On his own site, Watts calls the study a followup the the “widespread corruption and heat biases found at NOAA stations in 2009.”

Previously, Watts found that “many climate monitoring stations were located next to exhaust fans of air conditioning units, surrounded by asphalt parking lots and roads, located on blistering-hot rooftops, or placed near sidewalks and buildings that absorb and radiate heat.”

Somehow the “heat-bias distortion problem,” he adds, “is even worse now.”


See Also: Climate Emergency? What A Crock


The stations that Watts audited are part of the National Weather Service’s Cooperative Observer Program.
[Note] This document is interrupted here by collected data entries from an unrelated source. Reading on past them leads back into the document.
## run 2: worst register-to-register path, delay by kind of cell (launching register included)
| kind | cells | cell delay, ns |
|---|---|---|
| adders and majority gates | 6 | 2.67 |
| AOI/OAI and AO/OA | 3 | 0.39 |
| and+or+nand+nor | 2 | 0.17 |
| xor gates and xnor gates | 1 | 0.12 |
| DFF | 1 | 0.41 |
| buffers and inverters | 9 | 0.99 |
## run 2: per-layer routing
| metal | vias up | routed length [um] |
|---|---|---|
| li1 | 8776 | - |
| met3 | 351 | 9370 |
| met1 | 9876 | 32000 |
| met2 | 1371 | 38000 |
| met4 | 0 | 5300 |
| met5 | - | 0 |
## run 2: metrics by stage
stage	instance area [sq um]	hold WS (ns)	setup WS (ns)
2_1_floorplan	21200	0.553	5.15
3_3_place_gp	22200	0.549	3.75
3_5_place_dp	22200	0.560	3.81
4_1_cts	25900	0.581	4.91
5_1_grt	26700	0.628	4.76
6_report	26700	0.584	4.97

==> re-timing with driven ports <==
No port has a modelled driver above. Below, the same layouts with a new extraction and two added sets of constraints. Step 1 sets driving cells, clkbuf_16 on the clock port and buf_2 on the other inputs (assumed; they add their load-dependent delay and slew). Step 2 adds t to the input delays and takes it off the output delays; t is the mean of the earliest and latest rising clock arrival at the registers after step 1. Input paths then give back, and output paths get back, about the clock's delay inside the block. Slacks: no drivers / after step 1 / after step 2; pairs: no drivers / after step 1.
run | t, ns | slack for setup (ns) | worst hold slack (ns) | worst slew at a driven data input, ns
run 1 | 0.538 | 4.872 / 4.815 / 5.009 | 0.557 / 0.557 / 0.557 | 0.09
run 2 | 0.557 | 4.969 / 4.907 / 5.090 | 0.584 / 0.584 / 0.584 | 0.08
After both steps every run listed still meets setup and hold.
According to the NWS, it is “a network of daily weather observations taken by more than 8,500 volunteers,” and records data, including “observations from the late 1800s,” considered “vital to understanding the U.S. climate.”

According to Watts:

  • “Many stations often had missing, incomplete, or erroneous data, perhaps due to the volunteer-based network of observers who could not always record or report data based upon illness, week-day only reporting, and/or vacation days.”
  • “Major gaps in the data record were ‘infilled’ with temperature data from nearby sites, compounding errors from other stations that were also non-compliant with station siting requirements.”
  • “Changes in the technology of temperature stations over time resulted in many being placed closer to buildings, as well as other heat sinks such as asphalt, concrete, and brick infrastructure. In some cases, official NWS thermometers were moved to parking lots and next to external heat-generating air conditioner units from previously cooler locations that were no longer available for thermometer placement.”
  • “The gradual introduction of the MMTS / Nimbus electronic thermometers since their inception in the mid-1980s has likely introduced a slow warming bias. This is due to thermometers being moved closer to buildings, asphalt, concrete, and other man-made influences from older Stevenson Screen and Cotton Region Shelter enclosures.”
  • “Nine of every 10 USHCN stations were likely reporting inaccurately high temperatures because they were poorly sited and in violation of NOAA/NWS published standards for thermometer placement.”

Despite these problems and many more, the public has been asked to put its faith in the “science” that looks more everyday like fiction. It has also been asked to trust data from the 19th century, when equipment was far more primitive and the readings in many cases subjective. What looked like 72 degrees to one might look like 73 to another. Or 71. There’s no way the record isn’t distorted.

So, if we don’t know what past temperatures were, how can we know if we are now warming or cooling over the long term? We do know that there has been some warming since the late 1970s, when satellites, the only reliable measure we have, began to record temperatures. But it’s so small that it’s negligible. We also know much of the world is still warming from the Little Ice Age that ended in the late 19th or early 20th century.

We concede that there’s more to our planet than just the U.S. But the corrupted data would have an impact on the global record, because “compared to other countries, the U.S. has more stations,” reports Ars Technica, which also acknowledges there were “issues” in the past in regard to using wooden buckets to scoop up ocean water to check temperatures, “and volunteers scribbling in notebooks.” Moreover, if the U.S., the most developed nation in history, can’t get the data right, why does anyone think other nations can?

We decided long ago that the climate zealots would never back down, no matter that the facts say. Their fanaticism knows no bounds. So all we can do is bring the truth whenever we are able. We see no reason people should live in fear and guilt.